Stored data entries:
◇ ◇ ◇ ◇ ◇ ◇ ◇

$ cat src/hdl/isa_seq_defines.svh
// Timing counts for the ISA cycle sequencer, in periods of the timing clock.
// Assumes one T equals one clk period at 25 MHz.
`ifndef ISA_SEQ_DEFINES_SVH
`define ISA_SEQ_DEFINES_SVH
`define T_ADDR_TO_IO 5'h02
`define T_ALE_WIDTH 5'h01
`define T_ALE_TO_CMD 5'h02
`define T_LA_HOLD 5'h0E
`define T_ALE_TO_MEM_NEG 5'h0B
`define T_MEM_LA_HOLD 5'h0D
`define T_CMD_WIDTH 5'h09
`define T_MEM_SA_HOLD 5'h0A
`define T_IO_SA_HOLD 5'h13
`define T_CMD_TO_ALE 5'h0A
`define T_CMD_SPACING 5'h0C
`define T_RECOVERY 5'h03
`define T_NEG_TO_ALE 5'h01
`define T_IOW_VALID 5'h02
`define T_RDY_NEG_16 5'h06
`define T_RDY_NEG_8 5'h0C
`define T_DATA_16 5'h04
`define T_DATA_8 5'h0A
`define CNT_MAX 5'h1F
`define CNT_ONE 5'h01
`define CNT_ZERO 5'h00
`endif

$ cat src/hdl/isa_seq_pkg.sv
// Types shared by both ends of the ISA cycle sequencer.
// Assumes nothing beyond a SystemVerilog compiler.
package isa_seq_pkg;
  typedef enum logic [1:0] {cls_mem, cls_smem, cls_io} cmd_class_type;
  typedef logic [4:0] tcount_type;
endpackage

$ cat src/hdl/isa_link_if.sv
// Link between the ISA master sequencer and an ISA slave.
// Assumes both ends share clk; the data bus is split into per-side signals.
`timescale 1ns/100ps
`default_nettype none
interface isa_link_if;
  logic [19:0] sa;
  logic sbhe;
  logic [23:17] la;
  logic ale;
  logic memr_n;
  logic memw_n;
  logic smemr_n;
  logic smemw_n;
  logic ior_n;
  logic iow_n;
  logic iochrdy;
  logic [15:0] wdata;
  logic [15:0] rdata;
  logic cs16;
  modport master (output sa, sbhe, la, ale, memr_n, memw_n, smemr_n, smemw_n,
    ior_n, iow_n, wdata, input iochrdy, rdata, cs16);
  modport slave (input sa, sbhe, la, ale, memr_n, memw_n, smemr_n, smemw_n,
    ior_n, iow_n, wdata, output iochrdy, rdata, cs16);
endinterface
`default_nettype wire

$ cat src/hdl/isa_master_seq.sv
// ISA bus master cycle sequencer: orders address, ALE, commands, recovery.
// Assumes one clk period is one T and slave signals are synchronous to clk.
`timescale 1ns/100ps
`default_nettype none
`include "isa_seq_defines.svh"
// Functional notes
// - Address stable two T before I/O command
// - ALE asserted at least one T
// - Two T from ALE to any command
// - Upper address held fourteen T after ALE
// - Same fourteen T hold in compressed timing
// - Eleven T from ALE to memory negation
// - Upper address held thirteen T after command
// - Command asserted at least nine T
// - System address held ten T after memory command
// - System address held nineteen T after I/O command
// - Ten T from command to next ALE
// - Twelve T between same-class commands
// - Three T recovery before next command
// - One T from command negation to ALE
// - Slave drops ready within eight/fourteen T
// - Slave drops ready within six/twelve T
// - Slave read data eight/fourteen T after LA
// - Slave read data four T after ALE
// - I/O write valid two T after edge
module isa_master_seq
  import isa_seq_pkg::*;
(
  // Clock and reset
  input wire logic clk,
  input wire logic resetn,
  // User request
  input wire logic req,
  input wire logic req_write,
  input wire cmd_class_type req_class,
  input wire logic [23:0] req_addr,
  input wire logic req_bhe,
  input wire logic [15:0] req_wdata,
  input wire logic req_compressed,
  // User answer
  output logic busy,
  output logic done,
  output logic [15:0] rd_data,
  // ISA link
  isa_link_if.master bus
);
  typedef enum logic [2:0] {st_idle, st_ale, st_setup, st_cmd, st_hold, st_recov}
    state_type;

  state_type state_reg, state_next;
  tcount_type cnt_reg; // Time since the current phase began
  tcount_type cmd_age_reg; // Time since command assert, saturating
  tcount_type neg_age_reg; // Time since command negate, saturating
  cmd_class_type cls_reg;
  cmd_class_type last_cls_reg; // Class of previous command
  logic last_valid_reg;
  tcount_type last_age_reg; // Time since previous command assert
  logic wr_reg;
  logic wide_reg; // Slave width sampled at ALE
  logic [23:0] addr_reg;
  logic bhe_reg;
  logic [15:0] wd_reg;
  logic ale_reg; // Address latch strobe, high while active
  // Command pins kept at their low-active level so each pin is a flip-flop
  logic memr_n_reg, memw_n_reg, smemr_n_reg, smemw_n_reg, ior_n_reg, iow_n_reg;
  logic busy_reg, done_reg;
  logic [15:0] rd_reg;

  // Start a cycle only when recovery, ALE spacing and class spacing allow
  wire same_class = last_valid_reg && (last_cls_reg == req_class);
  wire spacing_ok = !same_class || (last_age_reg >= `T_CMD_SPACING);
  wire recov_ok = neg_age_reg >= `T_RECOVERY;
  wire ale_ok = (neg_age_reg >= `T_NEG_TO_ALE)
    && (!last_valid_reg || last_age_reg >= `T_CMD_TO_ALE);
  wire start = req && recov_ok && ale_ok && spacing_ok;
  // Setup: ALE lead of two T also gives the address lead for I/O
  wire setup_done = cnt_reg >= `T_ALE_TO_CMD;
  wire ale_done = cnt_reg >= `T_ALE_WIDTH;
  wire is_io = cls_reg == cls_io;
  // Hold time for SA after command, class-dependent
  wire [4:0] sa_hold = is_io ? `T_IO_SA_HOLD : `T_MEM_SA_HOLD;
  // Command must last nine T and span eleven T from ALE, the latter
  // already met with two T setup; ready low stretches it
  wire width_ok = cnt_reg >= `T_CMD_WIDTH;
  wire cmd_end = width_ok && bus.iochrdy;
  // Hold phase waits the remaining address and LA hold
  wire la_ok = cmd_age_reg >= `T_MEM_LA_HOLD;
  wire hold_done = la_ok && (cmd_age_reg >= sa_hold)
    && (cnt_reg >= `T_LA_HOLD);
  wire in_cmd = state_reg == st_cmd;

  // Next state selection
  always_comb begin
    state_next = state_reg;
    unique case (state_reg)
      st_idle: if (start) state_next = st_ale;
      st_ale: if (ale_done) state_next = st_setup;
      st_setup: if (setup_done) state_next = st_cmd;
      st_cmd: if (cmd_end) state_next = st_hold;
      st_hold: if (hold_done) state_next = st_recov;
      st_recov: state_next = st_idle;
    endcase
  end

  // Phase counter restarts on every phase change
  always_ff @(posedge clk) begin
    if (!resetn) cnt_reg <= `CNT_ZERO;
    else if (state_next != state_reg) cnt_reg <= `CNT_ONE;
    else if (cnt_reg != `CNT_MAX) cnt_reg <= cnt_reg + `CNT_ONE;
  end

  // State and cycle capture
  always_ff @(posedge clk) begin
    if (!resetn) begin
      state_reg <= st_idle;
      cls_reg <= cls_mem;
      wr_reg <= 1'b0;
      addr_reg <= 24'h000000;
      bhe_reg <= 1'b0;
      wd_reg <= 16'h0000;
      wide_reg <= 1'b0;
    end else begin
      state_reg <= state_next;
      // Address is captured only at start so it stays stable all cycle
      if (state_reg == st_idle && start) begin
        cls_reg <= req_class;
        wr_reg <= req_write;
        addr_reg <= req_addr;
        bhe_reg <= req_bhe;
        wd_reg <= req_wdata;
      end
      if (state_reg == st_ale) wide_reg <= bus.cs16;
    end
  end

  // Age counters, saturating so long idle periods do not wrap
  always_ff @(posedge clk) begin
    if (!resetn) begin
      cmd_age_reg <= `CNT_MAX;
      neg_age_reg <= `CNT_MAX;
      last_age_reg <= `CNT_MAX;
      last_valid_reg <= 1'b0;
      last_cls_reg <= cls_mem;
    end else begin
      if (state_reg == st_setup && setup_done) begin
        cmd_age_reg <= `CNT_ONE;
        last_age_reg <= `CNT_ONE;
        last_valid_reg <= 1'b1;
        last_cls_reg <= cls_reg;
      end else begin
        if (cmd_age_reg != `CNT_MAX) cmd_age_reg <= cmd_age_reg + `CNT_ONE;
        if (last_age_reg != `CNT_MAX) last_age_reg <= last_age_reg + `CNT_ONE;
      end
      if (in_cmd && cmd_end) neg_age_reg <= `CNT_ONE;
      else if (in_cmd) neg_age_reg <= `CNT_ZERO;
      else if (neg_age_reg != `CNT_MAX) neg_age_reg <= neg_age_reg + `CNT_ONE;
    end
  end

  // Strobe decode; IOW changes on a registered edge three T after ALE rises
  wire cmd_on = state_next == st_cmd;
  wire ale_on = state_next == st_ale;
  wire memr_on = cmd_on && cls_reg == cls_mem && !wr_reg;
  wire memw_on = cmd_on && cls_reg == cls_mem && wr_reg;
  wire smemr_on = cmd_on && cls_reg == cls_smem && !wr_reg;
  wire smemw_on = cmd_on && cls_reg == cls_smem && wr_reg;
  wire ior_on = cmd_on && is_io && !wr_reg;
  wire iow_on = cmd_on && is_io && wr_reg;
  wire rd_take = in_cmd && cmd_end && !wr_reg;

  // Registered strobes and user outputs
  always_ff @(posedge clk) begin
    if (!resetn) begin
      ale_reg <= 1'b0;
      memr_n_reg <= 1'b1;
      memw_n_reg <= 1'b1;
      smemr_n_reg <= 1'b1;
      smemw_n_reg <= 1'b1;
      ior_n_reg <= 1'b1;
      iow_n_reg <= 1'b1;
      busy_reg <= 1'b0;
      done_reg <= 1'b0;
      rd_reg <= 16'h0000;
    end else begin
      ale_reg <= ale_on;
      memr_n_reg <= !memr_on;
      memw_n_reg <= !memw_on;
      smemr_n_reg <= !smemr_on;
      smemw_n_reg <= !smemw_on;
      ior_n_reg <= !ior_on;
      iow_n_reg <= !iow_on;
      busy_reg <= state_next != st_idle;
      done_reg <= state_reg == st_recov;
      // 8-bit slaves answer on the low lane only
      if (rd_take) rd_reg <= wide_reg ? bus.rdata : {8'h00, bus.rdata[7:0]};
    end
  end

  // Link drive: address held from register, strobes active low
  assign bus.sa = addr_reg[19:0];
  assign bus.sbhe = bhe_reg;
  assign bus.la = addr_reg[23:17];
  assign bus.wdata = wd_reg;
  assign bus.ale = ale_reg;
  assign bus.memr_n = memr_n_reg;
  assign bus.memw_n = memw_n_reg;
  assign bus.smemr_n = smemr_n_reg;
  assign bus.smemw_n = smemw_n_reg;
  assign bus.ior_n = ior_n_reg;
  assign bus.iow_n = iow_n_reg;
  assign busy = busy_reg;
  assign done = done_reg;
  assign rd_data = rd_reg;
endmodule
`default_nettype wire

$ cat src/flat_wrapper.sv
// flat-port wrapper written by rule: the top's interface ports become plain ports
module isa_master_seq_flat import isa_seq_pkg::*;
  (clk, resetn, req, req_write, req_class, req_addr, req_bhe, req_wdata, req_compressed, busy, done, rd_data, bus_sa, bus_sbhe, bus_la, bus_ale, bus_memr_n, bus_memw_n, bus_smemr_n, bus_smemw_n, bus_ior_n, bus_iow_n, bus_wdata, bus_iochrdy, bus_rdata, bus_cs16);
  isa_link_if bus_i ();
  input wire logic clk;
  input wire logic resetn;
  input wire logic req;
  input wire logic req_write;
  input wire cmd_class_type req_class;
  input wire logic [23:0] req_addr;
  input wire logic req_bhe;
  input wire logic [15:0] req_wdata;
  input wire logic req_compressed;
  output logic busy;
  output logic done;
  output logic [15:0] rd_data;
  output wire logic [$bits(bus_i.sa)-1:0] bus_sa;
  output wire logic [$bits(bus_i.sbhe)-1:0] bus_sbhe;
  output wire logic [$bits(bus_i.la)-1:0] bus_la;
  output wire logic [$bits(bus_i.ale)-1:0] bus_ale;
  output wire logic [$bits(bus_i.memr_n)-1:0] bus_memr_n;
  output wire logic [$bits(bus_i.memw_n)-1:0] bus_memw_n;
  output wire logic [$bits(bus_i.smemr_n)-1:0] bus_smemr_n;
  output wire logic [$bits(bus_i.smemw_n)-1:0] bus_smemw_n;
  output wire logic [$bits(bus_i.ior_n)-1:0] bus_ior_n;
  output wire logic [$bits(bus_i.iow_n)-1:0] bus_iow_n;
  output wire logic [$bits(bus_i.wdata)-1:0] bus_wdata;
  input wire logic [$bits(bus_i.iochrdy)-1:0] bus_iochrdy;
  input wire logic [$bits(bus_i.rdata)-1:0] bus_rdata;
  input wire logic [$bits(bus_i.cs16)-1:0] bus_cs16;
  assign bus_sa = bus_i.sa;
  assign bus_sbhe = bus_i.sbhe;
  assign bus_la = bus_i.la;
  assign bus_ale = bus_i.ale;
  assign bus_memr_n = bus_i.memr_n;
  assign bus_memw_n = bus_i.memw_n;
  assign bus_smemr_n = bus_i.smemr_n;
  assign bus_smemw_n = bus_i.smemw_n;
  assign bus_ior_n = bus_i.ior_n;
  assign bus_iow_n = bus_i.iow_n;
  assign bus_wdata = bus_i.wdata;
  assign bus_i.iochrdy = bus_iochrdy;
  assign bus_i.rdata = bus_rdata;
  assign bus_i.cs16 = bus_cs16;
  isa_master_seq u_core (.clk(clk), .resetn(resetn), .req(req), .req_write(req_write), .req_class(req_class), .req_addr(req_addr), .req_bhe(req_bhe), .req_wdata(req_wdata), .req_compressed(req_compressed), .busy(busy), .done(done), .rd_data(rd_data), .bus(bus_i));
endmodule
$ cat config.mk
export PLATFORM = sky130hd
export DESIGN_NAME = isa_master_seq_flat
export DESIGN_NICKNAME = d
export VERILOG_FILES = /design/src/hdl/isa_seq_pkg.sv /design/src/hdl/isa_link_if.sv /design/src/hdl/isa_master_seq.sv /design/src/flat_wrapper.sv
export VERILOG_INCLUDE_DIRS = /design/src /design/src/hdl
export SDC_FILE = /design/constraint.sdc
export NUM_CORES = 1
export LEC_CHECK = 0
export BUFFER_PORTS_ARGS = -buffer_cell sky130_fd_sc_hd__buf_2
export CAP_MARGIN = 15
export CORE_UTILIZATION = 45
export CTS_BUF_LIST = sky130_fd_sc_hd__clkbuf_4 sky130_fd_sc_hd__clkbuf_8 sky130_fd_sc_hd__clkbuf_16
export DETAILED_ROUTE_END_ITERATION = 10
export PLACE_DENSITY = 0.69
export SYNTH_ARGS = -nofsm -noshare
export SYNTH_HDL_FRONTEND = slang
export SYNTH_SLANG_ARGS = --single-unit
$ cat constraint.sdc
create_clock -name clk -period 2.8 [get_ports clk]
set_input_delay 0.14 -clock clk [delete_from_list [all_inputs] [get_ports clk]]
set_output_delay 0.14 -clock clk [all_outputs]
set_load 0.01 [all_outputs]
After elaboration in Yosys (flattened, before gate mapping)
Cells that the tools add are included.
- register bits: 96
- input bits: 66
- output and inout bits: 69
- logic and storage cells: 117
- add/subtract/negate cells: 4
- order comparisons: 10
- equality and inequality tests: 15
- muxes and demuxes: 17
- bitwise logic cells: 1
- reductions and logical operators: 43
- operator list (cell ; number):
    5-bit two-way mux ; 8
    5-bit by 4-bit >= comparator with 1-bit output, second input constant ; 5
    1-bit logical AND ; 21
    5-bit by 1-bit adder with 5-bit output, second input constant ; 4
    5-bit inequality test, second input constant ; 4
    3-bit case mux with 6 select lines ; 1
    16-bit two-way mux ; 1
    3-bit two-way mux ; 5
    5-bit by 1-bit >= comparator with 1-bit output, second input constant ; 2
    5-bit by 2-bit >= comparator with 1-bit output, second input constant ; 2
    3-bit by 2-bit == test with 1-bit output, second input constant ; 3
    1-bit logical NOT ; 9
    2-bit nonzero test ; 4
    3-bit by 1-bit == test with 1-bit output, second input constant ; 2
    3-bit == test, second input constant ; 2
    3-bit nonzero test ; 2
    2-bit OR reduction ; 3
    5-bit >= comparator ; 1
    3-bit logical NOT ; 1
    3-bit inequality test ; 1
    2-bit by 1-bit == test with 1-bit output, second input constant ; 1
    2-bit == test ; 1
    2-bit == test, second input constant ; 1
    2-bit logical NOT ; 1
    3 further kinds ; 5

Depth between registers and ports, before layout
- depth in word-level cells: 11
- gate-level depth with buffers: 9
- mapped depth without buffers: 7

Worst setup path after synthesis
Ideal clock, no wire load.
- kind: reg2reg
- start: register u_core.cnt_reg[1]
- end: register u_core.memr_n_reg, in the netlist u_core.bus.memr_n
- setup time: 0.128 ns
- arrival time: 1.951 ns
- data required time: 2.672 ns
- path slack: 0.722 ns
- cell stages (with the launch flop): 8
- buffers on the path: 0
- clock period less this slack: 2.078 ns
- cell sequence: dfxtp_1 inv_1 ha_1 o41a_2 o21a_1 a211oi_2 nor4b_1 nand2b_1
- cells in the longest elaborated chain, start to end: 8
- elaborated cells between the ends (all ways): 15
- classes of those cells: 4 x order compare; 1 x eq/ne; 5 x mux; 5 x reduce/logical
- RTL lines (element ; RTL line ; source):
    start, declared ; isa_master_seq.sv:51 ; tcount_type cnt_reg;
    start signal, assigned ; isa_master_seq.sv:107 ; if (!resetn) cnt_reg <= `CNT_ZERO;
    start signal, assigned ; isa_master_seq.sv:108 ; else if (state_next != state_reg) cnt_reg <= `CNT_ONE;
    start signal, assigned ; isa_master_seq.sv:109 ; else if (cnt_reg != `CNT_MAX) cnt_reg <= cnt_reg + `CNT_ONE;
    5-bit by 4-bit >= comparator with 1-bit output (no line) ; -- ;
    1-bit logical AND (on tied branches) ; isa_master_seq.sv:88, isa_master_seq.sv:85 ;
    3-bit two-way mux (on tied branches) ; isa_master_seq.sv:100, isa_master_seq.sv:99 ;
    3-bit case mux with 6 select lines (*) ; isa_master_seq.sv:95 ; unique case (state_reg)
    3-bit by 2-bit == test with 1-bit output (*) ; isa_master_seq.sv:161 ; wire cmd_on = state_next == st_cmd;
    1-bit logical AND (*) (2 in a row) ; isa_master_seq.sv:163 ; wire memr_on = cmd_on && cls_reg == cls_mem && !wr_reg;
    1-bit logical NOT (*) ; isa_master_seq.sv:186 ; memr_n_reg <= !memr_on;
    end signal, assigned ; isa_master_seq.sv:186 ;
    end, declared ; isa_master_seq.sv:65 ; logic memr_n_reg, memw_n_reg, smemr_n_reg, smemw_n_reg, ior_n_reg, iow_n_reg;
Mark *: on every way between the ends. The rest lies on a longest branch, timed or not.
A chain may end at the register's enable or synchronous reset.

Final worst setup path
- start: register u_core.state_reg[1]
- end: register u_core.rd_reg[11], in the netlist u_core.rd_data[11]
- cells in the longest elaborated chain, start to end: 3
- RTL lines (element ; RTL line ; source):
    start, declared ; isa_master_seq.sv:50 ; state_type state_reg, state_next;
    start signal, assigned ; isa_master_seq.sv:115 ; state_reg <= st_idle;
    start signal, assigned ; isa_master_seq.sv:123 ; state_reg <= state_next;
    3-bit by 2-bit == test with 1-bit output ; isa_master_seq.sv:90 ; wire in_cmd = state_reg == st_cmd;
    1-bit logical AND (2 in a row) ; isa_master_seq.sv:169 ; wire rd_take = in_cmd && cmd_end && !wr_reg;
    end signal, assigned ; isa_master_seq.sv:195 ; if (rd_take) rd_reg <= wide_reg ? bus.rdata : {8'h00, bus.rdata[7:0]};
    end, declared ; isa_master_seq.sv:67 ; logic [15:0] rd_reg;
Every way passes these cells.

==> impl_metrics.yaml <==
sta:
  rsz0062_at_grt: "false"
  final_max_slew_viol_count: 0
  tns_ns: 0
  period_share: 0.858
  worst_slew_pin_slew_ns: 1.04
  final_hold_viol_count: 0
  min_period_ns: 2.40
  fmax_ghz: 0.416
  finalSetupViolations: 0
  slew_headroom: 0.304
  fin_skew_ns: 0.0193
floorplanning:
  initial_core_util: 0.474
  ios: 135
  fp.coreArea_mm2: 0.00838
  die_w_um: 95.9
  rows: 33
  die-area_mm2: 0.00920
  fp.dieH_um: 95.9
final_layout:
  area_growth_pct: 29.8
  diodes: 0
  utilization: 0.615
  drive_above_1_share: 0.288
  stdcell_count: 674
  nets: 644
  largest_reg_flops: 24
yosys:
  syn_nets: 495
  synth_edf_count: 0
  async_flop_share: 0
  synth-main-ff-cell: "dfxtp_1"
  yosys.area.top_type: "dfxtp_1"
  ys_seq_area_frac: 0.484
  synth_cells: 415
  synth.most_common_cell: "dfxtp_1"
  synth.area.top_cells: "dfxtp_1, mux2i_1, nor2_1, ha_1, nand2_1"
  ys_ff_latch: 96
  avgSynthCellArea_um2: 9.56
  synth_commonest_cells: "dfxtp_1, nor2_1, mux2i_1"
  yosys.cell_types.count: 48
  yosysTopAreaCellShare: 0.484
  netlist_area_mm2: 0.00397
  yosysWarnings: 0
flow_run:
  maxCapViolations: 0
route:
  wl_um: 9220
  wirelength_met1_um: 4050
  route.detailed.drc: 0
  highest-signal-layer: "met4"
  wl_per_cell_um: 13.7
  antenna_left: 0
  firstDrtPassIters: 4
  wl_met3_um: 602
  dr_wl_met2_um: 4390
  routed-via-count: 3411
  drt_iter0_markers: 81
  viasPerCell: 5.06
setup_path:
  arrival_ns: 2.71
  cp-end-kind: "flop"
  startpoint_type: "flop"
  r2r_slack_ns: 0.40
  cp_max_fo: 16
  required_ns: 3.11
  path_class: "reg -> reg"
clock_tree:
  htreeDepth: 3
  cts_setup_buffers: 0
  cts_tree: "done"
  clk_pin_slew_ns: 0.11
  clk_latency_ns: 0.37
  cts_made_buffers: 9
  numClockSinks: 96
  root_buffer: "clkbuf_8"
  cts_buffer_depth: 2
  post_cts_resized: 0
pwr:
  powerDensity_mw_per_mm2: 728
  ir_drop_uv: 316
  p_leak_nw: 2.36
placed_design:
  io_buffer_count: 133
  dp_cells: 631
  dp_hpwl_um: 6190
  routabilityCongestion: 0.839
grt:
  overflow: 0
  grt_pass1_vias: 3274
  track_usage: 0.204
  grt_pass1_wl_um: 14500
  antenna_found_initial: 0
  grt_max_degree: 45
hold_path:
  hold_path.class: "in -> reg"
status:
  status: "completed"
-- placed cells by master (no fill, tap or decap), types with 2 or more instances in the layout --
cell           instances
nor2_1                57
nand4b_1               5
nor3b_1                2
a21oi_1               23
ha_1                  14
xor2_1                 9
o21a_1                 4
or3_1                  4
dlygate4sd3_1         27
nor3_1                 4
nand2_1               31
a211o_1                2
inv_1                 12
and3_1                 3
nor2b_1                5
dfxtp_1               96
buf_4                  3
nor4_1                 6
clkbuf_8               9
buf_2                133
nand2b_1               2
o21ai_0               15
inv_6                  2
o211ai_1               2
a31oi_1                4
mux2i_1               51
nand3_1                9
xnor2_1                6
clkinvlp_4             2
-- cells by family (layout without fill, tap and decap cells) --
kind of cell,Yosys count,in the layout,share of synthesized area
fa+ha+maj,14,14,0.0441
compound gates,62,62,0.102
buf+inv,39,193,0.0416
mux,51,51,0.129
simple gates,138,138,0.166
xor+xnor,15,15,0.0331
flops,96,96,0.484
-- metal layers --
| metal | up-vias | GRT usage |
|---|---|---|
| met5 | - | 0 |
| met4 | 0 | 0.0759 |
| met3 | 15 | 0.0695 |
| met2 | 105 | 0.335 |
| met1 | 1569 | 0.248 |
| li1 | 1722 | - |
-- critical path: stages, from the launching register on --
cell and delay (ns):
dfxtp_1 0.55, and3b_1 0.36, o211ai_2 0.22, nor2_1 0.83
nand3_1 0.18, a21oi_1 0.19
-- path summary, 6_finish.rpt --
path | from | end | depth (start not counted)
worst max-delay path | u_core.state_reg[1] | u_core.rd_data[11] | 5
worst max register to register | u_core.state_reg[1] | u_core.rd_data[11] | 5
worst min register to register | u_core.rd_data[1] | u_core.rd_data[1] | 2
worst min-delay path | bus_rdata[2] | u_core.rd_data[2] | 3
-- layout make-up --
type	instances	area [µm²]
Tap cell	105	131
Clock inverter	6	52.6
Inverter	13	48.8
Clock buffer	10	131
Timing Repair Buffer	164	978
Sequential cell	96	1920
Fill cell	721	3230
Multi-Input combinational cell	280	1890
-- power by group --
part	internal [mW]	leakage, nW	switching (mW)	total, mW
clock network	0.347	0.0888	0.518	0.865
logic	0.589	1.49	0.557	1.15
registers	1.55	0.786	0.188	1.74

◇ ◇ ◇ ◇ ◇ ◇ ◇

The stretch of entries above that starts with the line containing "- elaborated cells" and goes on through the line containing "start signal, assigned ; isa_master_seq.sv:107" is to be transcribed exactly, and no other line is to be transcribed.

Task response:
- elaborated cells between the ends (all ways): 15
- classes of those cells: 4 x order compare; 1 x eq/ne; 5 x mux; 5 x reduce/logical
- RTL lines (element ; RTL line ; source):
    start, declared ; isa_master_seq.sv:51 ; tcount_type cnt_reg;
    start signal, assigned ; isa_master_seq.sv:107 ; if (!resetn) cnt_reg <= `CNT_ZERO;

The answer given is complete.